John Stone was born 23 July 1658 in Watertown, Massachusetts, the second child and son of Simon and Mary (Whipple) Stone[1-2]. He was raised on the Stone family homestead on Mount Auburn in Watertown, Massachusetts.
He enlisted, at the age of 17, in Captain John Whipple’s Company scouting along the Connecticut River in the spring of 1676, during King Philip’s War, and received 3 pounds, 8 shillings, 6 pence for this service. He was also in Captain Jonathan Poole’s Company in the spring of 1676 on garrison duty in the Connecticut River Valley towns, and received 1 pound, 11 shillings. His name also appears under Watertown soldiers, credited with 3 pounds, 3 shillings, 6 pence. [Bodge, "Soldiers in King Philip’s War," pp. 283, 260 and 376].
John Stone and his brother Simon Stone settled on land in Groton, Massachusetts that their father had obtained as an early proprietor of the town.

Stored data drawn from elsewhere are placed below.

**config.mk**
```make
export PLATFORM = sky130hd
export DESIGN_NAME = change_dispenser
export DESIGN_NICKNAME = d
export VERILOG_FILES = /design/src/rtl/change_dispenser.sv
export SDC_FILE = /design/constraint.sdc
export NUM_CORES = 1
export LEC_CHECK = 0
export CORE_UTILIZATION = 52
export DETAILED_ROUTE_END_ITERATION = 8
export PLACE_DENSITY = 0.78
export SLEW_MARGIN = 20
export SYNTH_ARGS = -nofsm -noshare
export SYNTH_HDL_FRONTEND = slang
export SYNTH_SLANG_ARGS = --single-unit
```
**constraint.sdc**
```tcl
create_clock -name clk -period 2.1 [get_ports clk]
set_input_delay 0.42 -clock clk [delete_from_list [all_inputs] [get_ports clk]]
set_output_delay 0.42 -clock clk [all_outputs]
set_load 0.02 [all_outputs]
```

It is likely that John Stone lived in his brother’s household until his marriage in 1698.
The records of Groton show that John Stone and Simon Stone were of the same garrison house with the Farnsworth family on 17 March 1692. Groton suffered from Indian raids during this period, since it was a frontier town, and the inhabitants lived in a state of constant alarm and vigilance. On 27 July 1694, the town was attacked by Indians and 21 persons were killed, three were seriously wounded, and thirteen were captured. In 1707, the frontier towns were so harassed by Indians that on 9 July 1707 over thirty householders of Groton, including John Stone, notified the Massachusetts General Court that they would be obliged to abandon the town unless a military guard was maintained there [Massachusetts Archives, 113.420].

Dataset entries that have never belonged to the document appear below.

$ cat src/rtl/decode_issue_reg.sv
`default_nettype none
// ============================================================================
//  Module      : decode_issue_reg
//  Description : RV32I/M/Zicsr instruction decoder fused with the ID/EX
//                control register. Flags illegal encodings and holds
//                multi-cycle MUL/DIV operations in EX while requesting an
//                upstream stall.
//  Revision    : 1.0 - initial release
// ============================================================================
module decode_issue_reg #(
  parameter int EN_M       = 1,
  parameter int EN_CSR     = 1,
  parameter int ALU_CTRL_W = 5,
  parameter int MUL_LAT    = 2,
  parameter int DIV_LAT    = 16
) (
  input  logic                  CPU_CLK,
  input  logic                  CPU_RST,
  input  logic [31:0]           InstrD,
  input  logic                  ValidD,
  input  logic                  StallE,
  input  logic                  FlushE,
  output logic                  JalD,
  output logic                  BusyD,
  output logic                  ValidE,
  output logic                  IllegalE,
  output logic                  JalrE,
  output logic [2:0]            RegWriteE,
  output logic                  MemToRegE,
  output logic                  LoadNpcE,
  output logic [3:0]            MemWriteE,
  output logic [1:0]            RegReadE,
  output logic [2:0]            BranchTypeE,
  output logic [2:0]            ImmTypeE,
  output logic                  AluSrc1E,
  output logic [1:0]            AluSrc2E,
  output logic [ALU_CTRL_W-1:0] AluContrlE,
  output logic [1:0]            CsrOpE,
  output logic                  CsrImmE
);

  // Opcodes
  localparam logic [6:0] OP_LUI    = 7'b0110111;
  localparam logic [6:0] OP_AUIPC  = 7'b0010111;
  localparam logic [6:0] OP_JAL    = 7'b1101111;
  localparam logic [6:0] OP_JALR   = 7'b1100111;
  localparam logic [6:0] OP_BRANCH = 7'b1100011;
  localparam logic [6:0] OP_LOAD   = 7'b0000011;
  localparam logic [6:0] OP_STORE  = 7'b0100011;
  localparam logic [6:0] OP_IMM    = 7'b0010011;
  localparam logic [6:0] OP_REG    = 7'b0110011;
  localparam logic [6:0] OP_SYSTEM = 7'b1110011;

  localparam logic [6:0] FN7_BASE = 7'b0000000;
  localparam logic [6:0] FN7_ALT  = 7'b0100000;
  localparam logic [6:0] FN7_MUL  = 7'b0000001;

  // Register write modes
  localparam logic [2:0] NOREGWRITE = 3'd0;
  localparam logic [2:0] RW_LB      = 3'd1;
  localparam logic [2:0] RW_LH      = 3'd2;
  localparam logic [2:0] RW_LW      = 3'd3;
  localparam logic [2:0] RW_LBU     = 3'd4;
  localparam logic [2:0] RW_LHU     = 3'd5;

  // Branch types
  localparam logic [2:0] BR_BEQ  = 3'd1;
  localparam logic [2:0] BR_BNE  = 3'd2;
  localparam logic [2:0] BR_BLT  = 3'd3;
  localparam logic [2:0] BR_BLTU = 3'd4;
  localparam logic [2:0] BR_BGE  = 3'd5;
  localparam logic [2:0] BR_BGEU = 3'd6;

  // Immediate types
  localparam logic [2:0] IMM_R = 3'd0;
  localparam logic [2:0] IMM_I = 3'd1;
  localparam logic [2:0] IMM_S = 3'd2;
  localparam logic [2:0] IMM_B = 3'd3;
  localparam logic [2:0] IMM_U = 3'd4;
  localparam logic [2:0] IMM_J = 3'd5;

  // RV32I ALU operation codes (zero-extended onto AluContrl)
  localparam logic [3:0] ALU_SLL  = 4'd0;
  localparam logic [3:0] ALU_SRL  = 4'd1;
  localparam logic [3:0] ALU_SRA  = 4'd2;
  localparam logic [3:0] ALU_ADD  = 4'd3;
  localparam logic [3:0] ALU_SUB  = 4'd4;
  localparam logic [3:0] ALU_XOR  = 4'd5;
  localparam logic [3:0] ALU_OR   = 4'd6;
  localparam logic [3:0] ALU_AND  = 4'd7;
  localparam logic [3:0] ALU_SLT  = 4'd8;
  localparam logic [3:0] ALU_SLTU = 4'd9;
  localparam logic [3:0] ALU_LUI  = 4'd10;

  // Counter reload values: an L-cycle op stays busy for L-1 extra cycles
  localparam logic [5:0] MUL_RELOAD = 6'(MUL_LAT - 1);
  localparam logic [5:0] DIV_RELOAD = 6'(DIV_LAT - 1);

  typedef struct packed {
    logic                  illegal;
    logic                  jalr;
    logic [2:0]            reg_write;
    logic                  mem_to_reg;
    logic                  load_npc;
    logic [3:0]            mem_write;
    logic [1:0]            reg_read;
    logic [2:0]            branch_type;
    logic [2:0]            imm_type;
    logic                  alu_src1;
    logic [1:0]            alu_src2;
    logic [ALU_CTRL_W-1:0] alu_ctrl;
    logic [1:0]            csr_op;
    logic                  csr_imm;
  } ctrl_t;

  function automatic logic [ALU_CTRL_W-1:0] alu_code(input logic [3:0] code);
    return {{(ALU_CTRL_W-4){1'b0}}, code};
  endfunction

  // M-extension ops: MSB set, low three bits carry Fn3
  function automatic logic [ALU_CTRL_W-1:0] m_code(input logic [2:0] fn3);
    logic [ALU_CTRL_W-1:0] c;
    c = '0;
    c[ALU_CTRL_W-1] = 1'b1;
    c[2:0] = fn3;
    return c;
  endfunction

  // The bubble / illegal control set: no side effects, ALU does ADD
  function automatic ctrl_t nop_ctrl();
    ctrl_t c;
    c = '0;
    c.reg_write = NOREGWRITE;
    c.imm_type  = IMM_R;
    c.alu_ctrl  = alu_code(ALU_ADD);
    return c;
  endfunction

  logic [6:0] opcode;
  logic [2:0] fn3;
  logic [6:0] fn7;
  logic       unused_fields;

  assign opcode = InstrD[6:0];
  assign fn3    = InstrD[14:12];
  assign fn7    = InstrD[31:25];
  // Register indices and immediates are extracted elsewhere in the pipeline
  assign unused_fields = ^{InstrD[24:15], InstrD[11:7]};

  ctrl_t      dec;
  logic       legal;
  logic       m_op;
  logic       m_load;
  logic [5:0] reload;

  ctrl_t      ex;
  logic       valid_e;
  logic [5:0] cnt;

  // Combinational decode of the ID-stage instruction
  always_comb begin
    dec   = nop_ctrl();
    legal = 1'b1;
    m_op  = 1'b0;
    case (opcode)
      OP_LUI: begin
        dec.reg_write = RW_LW;
        dec.imm_type  = IMM_U;
        dec.alu_src2  = 2'b10;
        dec.alu_ctrl  = alu_code(ALU_LUI);
      end
      OP_AUIPC: begin
        dec.reg_write = RW_LW;
        dec.imm_type  = IMM_U;
        dec.alu_src1  = 1'b1;
        dec.alu_src2  = 2'b10;
      end
      OP_JAL: begin
        dec.reg_write = RW_LW;
        dec.load_npc  = 1'b1;
        dec.imm_type  = IMM_J;
      end
      OP_JALR: begin
        legal         = (fn3 == 3'b000);
        dec.jalr      = 1'b1;
        dec.reg_write = RW_LW;
        dec.load_npc  = 1'b1;
        dec.reg_read  = 2'b10;
        dec.imm_type  = IMM_I;
        dec.alu_src2  = 2'b10;
      end
      OP_BRANCH: begin
        dec.reg_read = 2'b11;
        dec.imm_type = IMM_B;
        case (fn3)
          3'b000:  dec.branch_type = BR_BEQ;
          3'b001:  dec.branch_type = BR_BNE;
          3'b100:  dec.branch_type = BR_BLT;
          3'b101:  dec.branch_type = BR_BGE;
          3'b110:  dec.branch_type = BR_BLTU;
          3'b111:  dec.branch_type = BR_BGEU;
          default: legal = 1'b0;
        endcase
      end
      OP_LOAD: begin
        dec.mem_to_reg = 1'b1;
        dec.reg_read   = 2'b10;
        dec.imm_type   = IMM_I;
        dec.alu_src2   = 2'b10;
        case (fn3)
          3'b000:  dec.reg_write = RW_LB;
          3'b001:  dec.reg_write = RW_LH;
          3'b010:  dec.reg_write = RW_LW;
          3'b100:  dec.reg_write = RW_LBU;
          3'b101:  dec.reg_write = RW_LHU;
          default: legal = 1'b0;
        endcase
      end
      OP_STORE: begin
        dec.reg_read = 2'b11;
        dec.imm_type = IMM_S;
        dec.alu_src2 = 2'b10;
        case (fn3)
          3'b000:  dec.mem_write = 4'b0001;
          3'b001:  dec.mem_write = 4'b0011;
          3'b010:  dec.mem_write = 4'b1111;
          default: legal = 1'b0;
        endcase
      end
      OP_IMM: begin
        dec.reg_write = RW_LW;
        dec.reg_read  = 2'b10;
        dec.imm_type  = IMM_I;
        dec.alu_src2  = 2'b10;
        case (fn3)
          3'b000: dec.alu_ctrl = alu_code(ALU_ADD);
          3'b010: dec.alu_ctrl = alu_code(ALU_SLT);
          3'b011: dec.alu_ctrl = alu_code(ALU_SLTU);
          3'b100: dec.alu_ctrl = alu_code(ALU_XOR);
          3'b110: dec.alu_ctrl = alu_code(ALU_OR);
          3'b111: dec.alu_ctrl = alu_code(ALU_AND);
          3'b001: begin
            // Shift amount comes from the rs2 field
            dec.alu_src2 = 2'b01;
            dec.alu_ctrl = alu_code(ALU_SLL);
            legal        = (fn7 == FN7_BASE);
          end
          default: begin
            dec.alu_src2 = 2'b01;
            if (fn7 == FN7_BASE)     dec.alu_ctrl = alu_code(ALU_SRL);
            else if (fn7 == FN7_ALT) dec.alu_ctrl = alu_code(ALU_SRA);
            else                     legal = 1'b0;
          end
        endcase
      end
      OP_REG: begin
        dec.reg_write = RW_LW;
        dec.reg_read  = 2'b11;
        dec.imm_type  = IMM_R;
        if (fn7 == FN7_BASE) begin
          case (fn3)
            3'b000:  dec.alu_ctrl = alu_code(ALU_ADD);
            3'b001:  dec.alu_ctrl = alu_code(ALU_SLL);
            3'b010:  dec.alu_ctrl = alu_code(ALU_SLT);
            3'b011:  dec.alu_ctrl = alu_code(ALU_SLTU);
            3'b100:  dec.alu_ctrl = alu_code(ALU_XOR);
            3'b101:  dec.alu_ctrl = alu_code(ALU_SRL);
            3'b110:  dec.alu_ctrl = alu_code(ALU_OR);
            default: dec.alu_ctrl = alu_code(ALU_AND);
          endcase
        end else if (fn7 == FN7_ALT) begin
          if (fn3 == 3'b000)      dec.alu_ctrl = alu_code(ALU_SUB);
          else if (fn3 == 3'b101) dec.alu_ctrl = alu_code(ALU_SRA);
          else                    legal = 1'b0;
        end else if (fn7 == FN7_MUL && EN_M != 0) begin
          dec.alu_ctrl = m_code(fn3);
          m_op         = 1'b1;
        end else begin
          legal = 1'b0;
        end
      end
      OP_SYSTEM: begin
        // Fn3 000 (ECALL/EBREAK) and 100 are trapped as illegal
        legal         = (EN_CSR != 0) && (fn3[1:0] != 2'b00);
        dec.reg_write = RW_LW;
        dec.imm_type  = IMM_I;
        dec.alu_src2  = 2'b00;
        dec.reg_read  = fn3[2] ? 2'b00 : 2'b10;
        dec.csr_op    = fn3[1:0];
        dec.csr_imm   = fn3[2];
      end
      default: legal = 1'b0;
    endcase

    if (!legal || !ValidD) begin
      dec = nop_ctrl();
    end
    dec.illegal = ValidD && !legal;
  end

  assign JalD   = ValidD && (opcode == OP_JAL);
  assign m_load = ValidD && legal && m_op;
  assign reload = fn3[2] ? DIV_RELOAD : MUL_RELOAD;
  assign BusyD  = (cnt != 6'd0);

  // ID/EX register and multi-cycle residency counter: flush > stall > busy > load
  always_ff @(posedge CPU_CLK or posedge CPU_RST) begin
    if (CPU_RST) begin
      ex      <= nop_ctrl();
      valid_e <= 1'b0;
      cnt     <= 6'd0;
    end else if (FlushE) begin
      ex      <= nop_ctrl();
      valid_e <= 1'b0;
      cnt     <= 6'd0;
    end else if (!StallE) begin
      if (cnt != 6'd0) begin
        cnt <= cnt - 6'd1;
      end else begin
        ex      <= dec;
        valid_e <= ValidD;
        cnt     <= m_load ? reload : 6'd0;
      end
    end
  end

  assign ValidE      = valid_e;
  assign IllegalE    = ex.illegal;
  assign JalrE       = ex.jalr;
  assign RegWriteE   = ex.reg_write;
  assign MemToRegE   = ex.mem_to_reg;
  assign LoadNpcE    = ex.load_npc;
  assign MemWriteE   = ex.mem_write;
  assign RegReadE    = ex.reg_read;
  assign BranchTypeE = ex.branch_type;
  assign ImmTypeE    = ex.imm_type;
  assign AluSrc1E    = ex.alu_src1;
  assign AluSrc2E    = ex.alu_src2;
  assign AluContrlE  = ex.alu_ctrl;
  assign CsrOpE      = ex.csr_op;
  assign CsrImmE     = ex.csr_imm;

endmodule
`default_nettype wire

John married Sarah (Nutting) Farnsworth on 7 December 1698 in Concord, Massachusetts[1,3]. She was the daughter of John and Sarah (Eggleton) Nutting of Groton, Massachusetts, and the widow of Matthias Farnsworth (1650-1693), by whom she had six children. They had two sons, both born in and recorded in the Groton town records:
* John Stone (1699-1784), married 1722 Elizabeth Farwell (1703-1762).
* James Stone (1702-1783), married 1726 Mary Farwell (1709-1804).

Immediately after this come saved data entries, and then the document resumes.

===== src/rtl/ins_mem_pkg.sv =====
// Shared definitions for the instruction memory loader: FSM states and
// memory geometry.
package ins_mem_pkg;

    typedef enum logic [1:0] {
        IDLE,
        COLLECT,
        WRITE,
        DONE
    } state_t;

    localparam int BYTES_PER_WORD    = 4;
    localparam int MEM_BYTES_DEFAULT = 240;

endpackage


===== src/rtl/ins_mem_loader_word_assembler.sv =====
// Packs an 8-bit stream into big-endian 32-bit words. The first three bytes
// are kept; the fourth is merged in directly so the word is ready on the
// cycle that byte is accepted.
module word_assembler
    import ins_mem_pkg::*;
(
    input  logic        clk,
    input  logic        reset,
    input  logic        shift_en,
    input  logic        clear,
    input  logic [7:0]  byte_in,
    output logic [31:0] word,
    output logic        last_byte
);

    logic [23:0] shift_q;
    logic [1:0]  byte_cnt;

    always_ff @(posedge clk) begin
        if (reset || clear) begin
            shift_q  <= '0;
            byte_cnt <= '0;
        end else if (shift_en) begin
            shift_q  <= {shift_q[15:0], byte_in};
            byte_cnt <= byte_cnt + 2'd1;
        end
    end

    assign word      = {shift_q, byte_in};
    assign last_byte = (byte_cnt == 2'(BYTES_PER_WORD - 1));

endmodule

On 4 September 1715, John Stone and his wife Sarah of Groton, sold three and a half acres of land there to Samuel Kemp, who recorded it 26 December 1735, perhaps soon after the death of John Stone [Middlesex County Deeds, Volume 37, page 151].
No will, administration, death record, burial record or gravestone of John Stone can be found. He evidently died in about 1735, since his son John Stone was styled "junior" in a deed dated 4 April 1735 and was listed without the "junior" in another deed dated 1736.